One tactic employed by pseudonymous accounts to deceive followers is uncorrelated betting strategies - to place bets or predictions that cover multiple outcomes in an uncorrelated manner. By doing so, these accounts increase the probability of being correct on at least one prediction. For example, if an account predicts a AI will takeoff fast and slow on different platforms, they are essentially hedging their bets, ensuring that they can claim accuracy regardless of the actual outcome. This strategy allows them to maintain an illusion of expertise while minimizing the risk of being proven wrong. Even financial costs to betting can be compensated for given the grant and employment opportunities offered to successfull forecasters.

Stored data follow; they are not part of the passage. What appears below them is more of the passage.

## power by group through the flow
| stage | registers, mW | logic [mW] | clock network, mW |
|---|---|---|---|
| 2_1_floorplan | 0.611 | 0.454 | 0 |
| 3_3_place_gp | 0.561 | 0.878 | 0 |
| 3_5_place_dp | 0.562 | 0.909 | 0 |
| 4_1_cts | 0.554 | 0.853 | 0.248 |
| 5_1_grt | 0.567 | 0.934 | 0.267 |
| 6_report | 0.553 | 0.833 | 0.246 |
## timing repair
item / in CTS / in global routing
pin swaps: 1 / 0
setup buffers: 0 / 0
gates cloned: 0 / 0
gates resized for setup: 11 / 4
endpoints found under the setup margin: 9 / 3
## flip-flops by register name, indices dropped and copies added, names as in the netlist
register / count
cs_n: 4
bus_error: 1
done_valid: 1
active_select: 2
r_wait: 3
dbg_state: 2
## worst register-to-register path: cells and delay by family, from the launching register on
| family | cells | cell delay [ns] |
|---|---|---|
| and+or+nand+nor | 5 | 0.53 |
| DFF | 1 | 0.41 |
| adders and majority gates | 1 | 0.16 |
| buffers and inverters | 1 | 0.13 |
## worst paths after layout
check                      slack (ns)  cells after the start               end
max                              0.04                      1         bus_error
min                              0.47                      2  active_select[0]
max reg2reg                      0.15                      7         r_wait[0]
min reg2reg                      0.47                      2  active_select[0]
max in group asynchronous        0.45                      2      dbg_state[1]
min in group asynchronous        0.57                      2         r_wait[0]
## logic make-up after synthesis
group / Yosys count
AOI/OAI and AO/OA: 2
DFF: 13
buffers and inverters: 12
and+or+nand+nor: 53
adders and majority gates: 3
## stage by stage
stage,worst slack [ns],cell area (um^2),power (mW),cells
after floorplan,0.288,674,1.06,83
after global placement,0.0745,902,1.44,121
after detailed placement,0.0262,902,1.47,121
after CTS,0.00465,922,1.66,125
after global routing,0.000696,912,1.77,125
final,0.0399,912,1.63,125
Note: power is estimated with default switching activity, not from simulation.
`config.mk`:
```
export PLATFORM = sky130hd
export DESIGN_NAME = mux_pipe_reg
export DESIGN_NICKNAME = d
export VERILOG_FILES = /design/src/rtl/mux_pipe_reg.sv
export SDC_FILE = /design/constraint.sdc
export NUM_CORES = 1
export LEC_CHECK = 0
export ABC_CLOCK_PERIOD_IN_PS = 1000
export CAP_MARGIN = 25
export CORE_MARGIN = 4
export CORE_UTILIZATION = 35
export CTS_CLUSTER_DIAMETER = 60
export DETAILED_ROUTE_END_ITERATION = 6
export PLACE_DENSITY = 0.86
export SETUP_SLACK_MARGIN = 0.3
export SLEW_MARGIN = 25
export SYNTH_ARGS = -nofsm -noshare
export SYNTH_HDL_FRONTEND = slang
export SYNTH_SLANG_ARGS = --single-unit
export TNS_END_PERCENT = 50
```
`constraint.sdc`:
```
create_clock -name clk -period 1 [get_ports clk]
set_input_delay 0.3 -clock clk [delete_from_list [all_inputs] [get_ports clk]]
set_output_delay 0.3 -clock clk [all_outputs]
set_load 0.03 [all_outputs]
```
**config.mk**
```make
export PLATFORM = sky130hd
export DESIGN_NAME = ascon_perm_ctrl
export DESIGN_NICKNAME = d
export VERILOG_FILES = /design/src/rtl/ascon_perm_ctrl.sv
export SDC_FILE = /design/constraint.sdc
export NUM_CORES = 1
export LEC_CHECK = 0
export BUFFER_PORTS_ARGS = -buffer_cell sky130_fd_sc_hd__buf_2
export CAP_MARGIN = 20
export CORE_AREA = 2 2 507 509
export CTS_CLUSTER_DIAMETER = 100
export DETAILED_ROUTE_END_ITERATION = 8
export DIE_AREA = 0 0 509 511
export PLACE_DENSITY = 0.33
export SLEW_MARGIN = 20
export SYNTH_ARGS = -nofsm -noshare
export SYNTH_HDL_FRONTEND = slang
export SYNTH_SLANG_ARGS = --single-unit
```
**constraint.sdc**
```tcl
create_clock -name clk -period 3.3 [get_ports clk]
set_input_delay 0.66 -clock clk [delete_from_list [all_inputs] [get_ports clk]]
set_output_delay 0.66 -clock clk [all_outputs]
set_load 0.02 [all_outputs]
```
**src/rtl/ascon_perm_ctrl.sv**
```systemverilog
// Iterative ASCON p^a sequencer: holds the 320-bit state and steps one round per clock
// through an external round datapath. Optional abort input enabled by `define ASCON_PERM_ABORT_EN.
module ascon_perm_ctrl #(
    parameter int MAX_ROUNDS = 12
) (
    input  logic         clk,
    input  logic         rst,
    input  logic         start,
`ifdef ASCON_PERM_ABORT_EN
    input  logic         abort,
`endif
    input  logic [3:0]   rounds_a,
    input  logic [319:0] state_in,
    output logic         ready,
    output logic         busy,
    output logic [3:0]   rnd_i,
    output logic [3:0]   rnd_idx,
    output logic [319:0] dp_state_out,
    input  logic [319:0] dp_state_in,
    output logic [319:0] state_out,
    output logic         done
);

    localparam logic [3:0] MAX_A = 4'(MAX_ROUNDS);

    typedef enum logic [1:0] {
        IDLE = 2'd0,
        RUN  = 2'd1,
        DONE = 2'd2
    } fsm_t;

    fsm_t           fsm, fsm_nxt;
    logic [319:0]   state_reg;
    logic [3:0]     a_reg;
    logic [3:0]     i_reg;
    logic [3:0]     a_clamped;
    logic           load;
    logic           step;
    logic           last_round;
    logic           abort_req;

`ifdef ASCON_PERM_ABORT_EN
    assign abort_req = abort;
`else
    assign abort_req = 1'b0;
`endif

    assign a_clamped  = (rounds_a > MAX_A) ? MAX_A : rounds_a;
    assign last_round = (i_reg == a_reg - 4'd1);

    // NOTE: sequential state uses non-blocking (<=) so every register samples pre-edge values.
    always_ff @(posedge clk) begin
        if (rst) fsm <= IDLE;
        else     fsm <= fsm_nxt;
    end

    // NOTE: all combinational outputs get defaults first so no latch is inferred.
    always_comb begin
        fsm_nxt = fsm;
        load    = 1'b0;
        step    = 1'b0;
        case (fsm)
            IDLE: begin
                if (start && !abort_req) begin
                    load    = 1'b1;
                    fsm_nxt = (a_clamped != 4'd0) ? RUN : DONE;
                end
            end
            RUN: begin
                if (abort_req) begin
                    fsm_nxt = IDLE;
                end else begin
                    step = 1'b1;
                    if (last_round) fsm_nxt = DONE;
                end
            end
            DONE:    fsm_nxt = IDLE;
            default: fsm_nxt = IDLE;
        endcase
    end

    // State only moves on accept or during an un-aborted RUN cycle; held everywhere else.
    always_ff @(posedge clk) begin
        if (rst) begin
            state_reg <= '0;
            a_reg     <= '0;
            i_reg     <= '0;
        end else if (load) begin
            state_reg <= state_in;
            a_reg     <= a_clamped;
            i_reg     <= '0;
        end else if (step) begin
            state_reg <= dp_state_in;
            if (!last_round) i_reg <= i_reg + 4'd1;
        end
    end

    assign ready        = (fsm == IDLE);
    assign busy         = (fsm == RUN);
    assign done         = (fsm == DONE);
    assign rnd_i        = busy ? i_reg : 4'd0;
    assign rnd_idx      = busy ? (4'd12 - a_reg + i_reg) : 4'd0;
    assign dp_state_out = state_reg;
    assign state_out    = state_reg;

endmodule

```
# Word-level counts from Yosys, hierarchy flattened
# Index checks and enable logic that the tools add are counted.
[word_totals] elab_cells=33 reg_bits=330
[classes] bitwise=1 add_sub_neg=4 n_lt_le_gt_ge=1 muxes=12 reduce_logical=6 n_eq_ne=5
[ops] operator="$mux 320" n=2
[ops] operator="$mux 4" n=3
[ops] operator="$mux 2" n=3
[ops] operator="$add 4x1->4 const B" n=1
[ops] operator="$add 4x4->4" n=1
[ops] operator="$eq 4x4->1" n=1
[ops] operator="$gt 4x4->1 const B" n=1
[ops] operator="$pmux 2 s2" n=1
[ops] operator="$reduce_and 2->1" n=2
[ops] operator="$reduce_bool 4->1" n=1
[ops] operator="$sub 4x1->4 const B" n=1
[ops] operator="$sub 4x4->4 const A" n=1
[ops] operator="$mux 1" n=3
[ops] operator="$eq 2x1->1 const B" n=1
[ops] operator="$eq 2x2->1 const B" n=1
[ops] operator="$logic_not 2->1" n=1
[ops] operator="$ne 2x1->1 const B" n=1
[ops] operator="$ne 2x2->1 const B" n=1
[ops] operator="$reduce_bool 2->1" n=1
[ops] operator="$reduce_or 2->1" n=1
[ops] operator="$not 1->1" n=1

# Longest topological paths before layout
[depth] word_depth=6 ltp_mapped=9

# Worst setup path before layout
# OpenSTA, ideal clock, no wires.
[synth_timing] path_kind="reg-to-output" start="register a_reg[1]" end="output rnd_idx[3]" setup_slack_ps=840 n_path_buf=0 path_stages_with_launch=9 required_time_ps=2640 arrival_time_ps=1800 cell_sequence="dfxtp_1 > inv_1 > ha_1 > ha_1 > inv_1 > fa_1 > xor2_1 > xnor2_1 > nor2_1"
[synth_via] elab_chain_cells=3
[synth_rtl] element="start: declaration" line_no="34" text="logic [3:0] a_reg;"
[synth_rtl] element="start signal: assignment" line_no="90" text="a_reg <= a_clamped;"
[synth_rtl] element="$sub 4x4->4" line_no="102" text="assign rnd_idx = busy ? (4'd12 - a_reg + i_reg) : 4'd0;"
[synth_rtl] element="$add 4x4->4" line_no="102"
[synth_rtl] element="$mux 4" line_no="102"
[synth_rtl] element="end: declaration" line_no="17" text="output logic [3:0] rnd_idx,"
# Every way passes these cells.

# Worst setup path after layout
# Same ends and word-level chain as after synthesis.

==> impl_metrics.py <==
metrics = {
    "yosys": {
        "ys_types": 30,
        "yosysWarnings": 0,
        "syn_avg_cell_area_um2": 8.428,
        "ys_seq_area_share_pct": 42.91,
        "syn_area_um2": 15400,
        "synth_top_area_cell": "dfxtp_1",
        "synth_seq_cells": 330,
        "synth_area_leaders": "dfxtp_1, buf_4, a22oi_1",
        "netlist.area_leader.share_pct": 42.91,
        "synth_fp_nets": 2481,
        "syn_inst": 1827,
    },
    "layout": {
        "fin_area_um2": 25380,
        "area_growth_pct": 64.81,
        "final_core_util_pct": 9.940,
        "largest_reg_flops": 320,
        "drive_above_1_share_pct": 50.91,
        "final_cells": 6248,
        "nFillCells": 29900,
        "nets": 3398,
    },
    "routing": {
        "wl_per_cell_um": 30.82,
        "via_per_inst": 3.041,
        "drtAntennaViolNets": 0,
        "num_vias": 19000,
        "routed_wl_um": 192600,
        "drt-initial-drc-count": 1336,
        "drt_pass1_iterations": 5,
        "drc": 0,
    },
    "placed_design": {
        "gp_congestion": 0.9264,
        "io_buffers": 1297,
        "dp.cells": 6069,
        "dp_worst_setup_slack_ns": 0.7133,
        "dp_hpwl_um": 170300,
        "placed_cell_area_um2": 23420,
    },
    "job": {
        "cap_violations": 0,
    },
    "pwr": {
        "clockPowerShare_pct": 38.1,
        "p_sw_share_pct": 41.04,
        "powerDensity_nw_per_um2": 605.7,
        "intPower_mw": 9.062,
        "p_total_mw": 15.37,
        "comb_power_share_pct": 30.8,
        "peakVddDrop_uv": 394.9,
        "power_frac_seq_pct": 31.1,
        "leakage_nw": 11.18,
        "p_sw_mw": 6.307,
    },
    "outcome": {
        "status": "finished clean",
    },
    "floorplan": {
        "core_um2": 255300,
        "start_util_pct": 6.031,
        "die_h_um": 511,
        "die-area_um2": 260100,
        "rows": 186,
        "fp.dieW_um": 509,
        "io_pins": 1298,
    },
    "timing": {
        "max_freq_mhz": 317.2,
        "fin_crit_sh_pct": 95.54,
        "slew_headroom_pct": 32.78,
        "tns_ns": 0,
        "finClkSkew_ns": 0.03002,
        "hold-worst-slack_ns": 0.2332,
        "worst_pin_slew_ns": 1.008,
        "finalSetupViolCount": 0,
        "min_period_ns": 3.153,
        "worst_slack_ns": 0.1470,
        "rsz0062_at_grt": "false",
        "slew_viol_final": 0,
        "hold_viol": 0,
    },
    "cts": {
        "htreeDepth": 2,
        "clock_sinks": 330,
        "clk_path_buf_depth": 3,
        "clkTransAtPathRegs_ns": 0.06,
        "cts-root-buf": "clkbuf_16",
        "cts_buffers": 55,
        "insertion_delay_ns": 0.69,
        "cts_tree": "yes",
    },
    "critical_path": {
        "endpoint_kind": "output pin",
        "crit_path_start_kind": "flop",
        "required_ns": 2.64,
        "cp_max_fo": 3,
        "cp.arrival_ns": 2.49,
        "crit_type": "reg2out",
    },
    "grt": {
        "overflow": 0,
        "antenna_found_initial": 258,
        "grt_max_degree": 138,
        "grtUsageTotal_pct": 14.06,
        "grt_pass1_wl_um": 230300,
        "grt_pass1_vias": 17430,
    },
    "min_path": {
        "min_path_type": "in2reg",
    },
}
[synth_stat cells, drive strengths merged]
library cell	n
buf	411
nand2	334
dfxtp	330
a21oi	326
a22oi	320
clkbuf	52
nor2	10
inv	8
ha	6
xnor2	5
and2	3
mux2i	3
a31oi	2
nand3	2
nor3	2
nor4	2
xor2	2
a211o	1
fa	1
nand2b	1
nand4	1
nor2b	1
nor3b	1
o211a	1
o21ba	1
or3	1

Another deceptive practice seen with pseudonymous accounts is selective disclosure. This means that individuals only reveal their identity when their predictions have been accurate or appear to be favorably aligned with the actual outcome. By withholding information about incorrect forecasts, these accounts create an inflated perception of their success rate and erode the reliability of their overall track record. Such selective disclosure can mislead followers into believing that the account possesses a higher level of accuracy than it genuinely does.

Relying on the track records of pseudonymous accounts can have significant consequences. Strategists and funders may make decisions based on inaccurate information, leading to impaired impact. Individuals seeking guidance on effective charities might be misled into making donation that are doomed to fail.

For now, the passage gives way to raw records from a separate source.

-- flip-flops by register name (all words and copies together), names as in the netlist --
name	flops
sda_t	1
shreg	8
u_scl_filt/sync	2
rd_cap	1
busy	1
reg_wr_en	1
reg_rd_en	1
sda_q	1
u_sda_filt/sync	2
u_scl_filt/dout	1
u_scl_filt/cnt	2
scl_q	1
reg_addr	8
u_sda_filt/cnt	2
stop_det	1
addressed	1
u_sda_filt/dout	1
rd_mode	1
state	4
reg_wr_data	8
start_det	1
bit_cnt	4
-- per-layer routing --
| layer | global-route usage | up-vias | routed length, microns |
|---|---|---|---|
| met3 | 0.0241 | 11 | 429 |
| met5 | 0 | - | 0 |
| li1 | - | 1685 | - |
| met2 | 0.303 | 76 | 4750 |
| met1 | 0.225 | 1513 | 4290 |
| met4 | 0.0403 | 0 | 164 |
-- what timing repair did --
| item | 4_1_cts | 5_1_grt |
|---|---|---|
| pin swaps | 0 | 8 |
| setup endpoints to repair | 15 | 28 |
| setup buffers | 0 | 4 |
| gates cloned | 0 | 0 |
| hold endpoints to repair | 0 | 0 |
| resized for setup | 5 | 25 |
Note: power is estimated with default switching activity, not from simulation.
`src/rtl/imem_loader.sv`:
```
// imem_loader: packs a UART byte stream into big-endian 32-bit words and
// writes them to instruction memory at sequential word-aligned addresses,
// stopping on a halt word or when the last memory slot has been written.
module imem_loader #(
   parameter int          DEPTH_WORDS = 256,
   parameter logic [31:0] HALT_WORD   = 32'hFFFF_FFFF
) (
   input  logic        Clock,
   input  logic        Reset,
   input  logic        Start,
   input  logic [7:0]  RxData,
   input  logic        RxValid,
   output logic        WrEn,
   output logic [31:0] WrAddr,
   output logic [31:0] WrData,
   output logic [31:0] WordCount,
   output logic        Busy,
   output logic        Done,
   output logic        Overflow
);

   // Byte address of the final memory slot; a non-halt word written here ends the load.
   localparam logic [31:0] LAST_ADDR = 32'((DEPTH_WORDS - 1) * 4);

   typedef enum logic [1:0] {
      S_IDLE  = 2'd0,
      S_LOAD  = 2'd1,
      S_DONE  = 2'd2,
      S_ERROR = 2'd3
   } state_t;

   state_t      state_q, state_d;
   logic [1:0]  idx_q, idx_d;     // bytes already packed into the current word
   logic [31:0] asm_q, asm_d;     // word assembly shift register
   logic [31:0] addr_q, addr_d;   // byte address of the next write
   logic [31:0] count_q, count_d; // words written since Start
   logic        pend_q, pend_d;   // completed word waiting for its write cycle

   // State and datapath registers, cleared asynchronously by Reset.
   always_ff @(posedge Clock or posedge Reset) begin
      if (Reset) begin
         state_q <= S_IDLE;
         idx_q   <= 2'd0;
         asm_q   <= 32'd0;
         addr_q  <= 32'd0;
         count_q <= 32'd0;
         pend_q  <= 1'b0;
      end else begin
         state_q <= state_d;
         idx_q   <= idx_d;
         asm_q   <= asm_d;
         addr_q  <= addr_d;
         count_q <= count_d;
         pend_q  <= pend_d;
      end
   end

   // Next-state logic: Start restarts everything; otherwise retire a pending
   // write and pack any byte received while loading.
   always_comb begin
      state_d = state_q;
      idx_d   = idx_q;
      asm_d   = asm_q;
      addr_d  = addr_q;
      count_d = count_q;
      pend_d  = pend_q;

      if (Start) begin
         // Start beats a coincident RxValid: the byte is dropped.
         state_d = S_LOAD;
         idx_d   = 2'd0;
         asm_d   = 32'd0;
         addr_d  = 32'd0;
         count_d = 32'd0;
         pend_d  = 1'b0;
      end else begin
         if (pend_q) begin
            // Write cycle: advance the address/count and judge the written word.
            pend_d  = 1'b0;
            addr_d  = addr_q + 32'd4;
            count_d = count_q + 32'd1;
            if (asm_q == HALT_WORD) begin
               state_d = S_DONE;
            end else if (addr_q == LAST_ADDR) begin
               state_d = S_ERROR;
            end else begin
               state_d = state_q;
            end
         end else begin
            pend_d = 1'b0;
         end

         // A byte in the write cycle starts the next word; asm_q still holds
         // the completed word for WrData until this edge.
         if ((state_q == S_LOAD) && RxValid) begin
            asm_d = {asm_q[23:0], RxData};
            idx_d = idx_q + 2'd1;
            if (idx_q == 2'd3) begin
               pend_d = 1'b1;
            end else begin
               pend_d = pend_d;
            end
         end else begin
            asm_d = asm_q;
         end
      end
   end

   // Outputs come straight from registers so they are glitch-free.
   assign WrEn      = pend_q;
   assign WrAddr    = addr_q;
   assign WrData    = asm_q;
   assign WordCount = count_q;
   assign Busy      = (state_q == S_LOAD);
   assign Done      = (state_q == S_DONE);
   assign Overflow  = (state_q == S_ERROR);

endmodule

```
<file path="src/rtl/mmio_pkg.sv">
// Shared constants for the MMIO responder: window base, word offsets
// and STATUS bit positions.
package mmio_pkg;

  localparam logic [31:0] MMIO_BASE = 32'h8000_0000;

  localparam logic [5:0] OFF_STATUS  = 6'h00;
  localparam logic [5:0] OFF_RX_DATA = 6'h01;
  localparam logic [5:0] OFF_TX_DATA = 6'h02;
  localparam logic [5:0] OFF_CYCLE   = 6'h04;
  localparam logic [5:0] OFF_INSTRET = 6'h05;
  localparam logic [5:0] OFF_CNT_RST = 6'h06;

  localparam int ST_TX_NFULL  = 0;
  localparam int ST_RX_NEMPTY = 1;
  localparam int ST_TX_OVF    = 2;

endpackage

</file>
<file path="src/rtl/mmio_responder_fifo.sv">
// Synchronous byte FIFO with extra-MSB pointers; a push while full is
// accepted only when a pop happens in the same cycle.
module sync_fifo #(
  parameter int WIDTH = 8,
  parameter int DEPTH = 8
) (
  input  logic             clk,
  input  logic             rst_n,
  input  logic             push,
  input  logic             pop,
  input  logic [WIDTH-1:0] wdata,
  output logic [WIDTH-1:0] head,
  output logic             full,
  output logic             empty
);

  localparam int AW = $clog2(DEPTH);
  localparam logic [AW:0] ONE = 1;

  logic [AW:0] wr_q, wr_d;
  logic [AW:0] rd_q, rd_d;
  logic [WIDTH-1:0] mem_q [DEPTH];
  logic do_push, do_pop;

  assign empty = (wr_q == rd_q);
  assign full  = (wr_q[AW] != rd_q[AW]) &&
                 (wr_q[AW-1:0] == rd_q[AW-1:0]);
  assign do_pop  = pop && !empty;
  assign do_push = push && (!full || do_pop);
  assign head    = mem_q[rd_q[AW-1:0]];

  always_comb begin
    wr_d = wr_q;
    rd_d = rd_q;
    if (do_push) wr_d = wr_q + ONE;
    if (do_pop)  rd_d = rd_q + ONE;
  end

  always_ff @(posedge clk or negedge rst_n) begin
    if (!rst_n) begin
      wr_q <= '0;
      rd_q <= '0;
    end else begin
      wr_q <= wr_d;
      rd_q <= rd_d;
    end
  end

  always_ff @(posedge clk) begin
    if (do_push) mem_q[wr_q[AW-1:0]] <= wdata;
  end

endmodule

</file>
<file path="src/rtl/mmio_responder.sv">
// MMIO responder: UART TX/RX byte FIFOs plus cycle and instret counters
// behind a word-addressed window; load data returns one cycle later.
module mmio_responder #(
  parameter int          FIFO_DEPTH = 8,
  parameter logic [31:0] MMIO_BASE  = mmio_pkg::MMIO_BASE
) (
  input  logic        clk,
  input  logic        rst_n,
  input  logic        req_valid,
  input  logic        req_we,
  input  logic [31:0] req_addr,
  input  logic [31:0] req_wdata,
  input  logic [3:0]  req_wstrb,
  input  logic        inst_retire,
  output logic [31:0] rsp_rdata,
  output logic [7:0]  tx_data,
  output logic        tx_valid,
  input  logic        tx_ready,
  input  logic [7:0]  rx_data,
  input  logic        rx_valid,
  output logic        rx_ready
);

  import mmio_pkg::*;

  logic       claim, rd, wr;
  logic [5:0] off;
  logic       sel_status, sel_rx, sel_tx;
  logic       sel_cycle, sel_inst, sel_crst;
  logic       tx_push, tx_full, tx_empty;
  logic       rx_pop, rx_full, rx_empty;
  logic [7:0] rx_head;
  logic       cnt_rst;

  logic        ovf_q, ovf_d;
  logic [31:0] cycle_q, cycle_d;
  logic [31:0] instret_q, instret_d;
  logic [31:0] rdata_q, rdata_d;

  logic unused_ok;
  assign unused_ok = ^{req_addr[27:8], req_addr[1:0],
                       req_wdata[31:8], req_wstrb[3:1]};

  assign claim = req_valid &&
                 (req_addr[31:28] == MMIO_BASE[31:28]);
  assign rd  = claim && !req_we;
  assign wr  = claim && req_we;
  assign off = req_addr[7:2];

  assign sel_status = (off == OFF_STATUS);
  assign sel_rx     = (off == OFF_RX_DATA);
  assign sel_tx     = (off == OFF_TX_DATA);
  assign sel_cycle  = (off == OFF_CYCLE);
  assign sel_inst   = (off == OFF_INSTRET);
  assign sel_crst   = (off == OFF_CNT_RST);

  assign tx_push  = wr && sel_tx && req_wstrb[0];
  assign rx_pop   = rd && sel_rx && !rx_empty;
  assign cnt_rst  = wr && sel_crst;
  assign tx_valid = !tx_empty;
  assign rx_ready = !rx_full;

  sync_fifo #(.WIDTH(8), .DEPTH(FIFO_DEPTH)) u_tx_fifo (
    .clk   (clk),
    .rst_n (rst_n),
    .push  (tx_push),
    .pop   (tx_ready),
    .wdata (req_wdata[7:0]),
    .head  (tx_data),
    .full  (tx_full),
    .empty (tx_empty)
  );

  sync_fifo #(.WIDTH(8), .DEPTH(FIFO_DEPTH)) u_rx_fifo (
    .clk   (clk),
    .rst_n (rst_n),
    .push  (rx_valid && rx_ready),
    .pop   (rx_pop),
    .wdata (rx_data),
    .head  (rx_head),
    .full  (rx_full),
    .empty (rx_empty)
  );

  always_comb begin
    ovf_d = ovf_q;
    if (wr && sel_status) ovf_d = 1'b0;
    // full implies non-empty, so tx_ready means a pop frees a slot
    if (tx_push && tx_full && !tx_ready) ovf_d = 1'b1;

    cycle_d   = cnt_rst ? '0 : cycle_q + 32'd1;
    instret_d = cnt_rst ? '0 : instret_q + {31'd0, inst_retire};

    rdata_d = '0;
    if (rd) begin
      unique case (1'b1)
        sel_status: begin
          rdata_d[ST_TX_NFULL]  = !tx_full;
          rdata_d[ST_RX_NEMPTY] = !rx_empty;
          rdata_d[ST_TX_OVF]    = ovf_q;
        end
        sel_rx:    rdata_d = rx_empty ? '0 : {24'd0, rx_head};
        sel_cycle: rdata_d = cycle_q;
        sel_inst:  rdata_d = instret_q;
        default:   rdata_d = '0;
      endcase
    end
  end

  always_ff @(posedge clk or negedge rst_n) begin
    if (!rst_n) begin
      ovf_q     <= 1'b0;
      cycle_q   <= '0;
      instret_q <= '0;
      rdata_q   <= '0;
    end else begin
      ovf_q     <= ovf_d;
      cycle_q   <= cycle_d;
      instret_q <= instret_d;
      rdata_q   <= rdata_d;
    end
  end

  assign rsp_rdata = rdata_q;

endmodule

</file>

While pseudonymous accounts can provide a platform for diverse opinions and insights, it is crucial to approach any purported track records with skepticism. The ability to bet both ways, over multiple bets in uncorrelated ways, and selectively disclose favorable outcomes can create a distorted perception of accuracy.

-3

0
0

Reactions

0
0
Comments11


Sorted by Click to highlight new comments since:

I agree that the potential for this exists, and if it was an extended practice it would be concerning. Have you seen people who claim to have a good forecasting record engage with pseudonym exploitation though?

My understanding is that most people who claim this have proof records associated to a single pseudonym user in select platforms (eg Metaculus), which evades the problem you suggest.

You couldn't know who is and is not engaging in this behaviour. Anyone with a good forecasting record may have shadow accounts.

I'm not familiar with proof records. Could you elaborate further? If this is verification such as identity documents, this could go some way to preventing manipulation.

If someone is doing the shadow account thing (ie, a boiler room scam, I think), there will be exponentially fewer forecasters for each number of successful bets. I don't think this is the case for the well known ones

I mean rankings like https://www.metaculus.com/rankings/?question_status=resolved&timeframe=3month

I suggest that “why I don’t trust pseudonymous forecasters” would be a more appropriate title. When I saw the title I expected an argument that would apply to all/most forecasting, but this worry is only about a particular subset

The idea is that the potential for pseudonymous forecasting makes all forecaster track records suspect

I think you point to some potential for scepticism, but I don't think this is convincing. Selective disclosure is unlikely to be a problem where a user can only point to summary statistics for their whole activity, like on Metaculus. An exception might be if only a subset of stats were presented, like ranking in past 3/6/12 months without giving Briers or other periods etc. But you could just ask for all the relevant stats. 

The uncorrelated betting isn't a problem if you just require a decent volume of questions in the track record. If you basically want at least 100 binary questions to form a track record, and say 20 of them were hard enough such that the malicious user wanted to hedge on them, you'd need 2^20 accounts to cover all possible answer sets. If they just wanted good performance on half of them, you'd still need 2^10 accounts. 

A more realistic reason for scepticism is that points/ranking on Metaculus is basically a function of activity over time. You can be only a so-so forecaster but have an impressive Metaculus record just by following the crowd on loads of questions or picking probabilities that guarentee points. But Brier scores, especially relative to the community, should reveal this kind of chicanery. 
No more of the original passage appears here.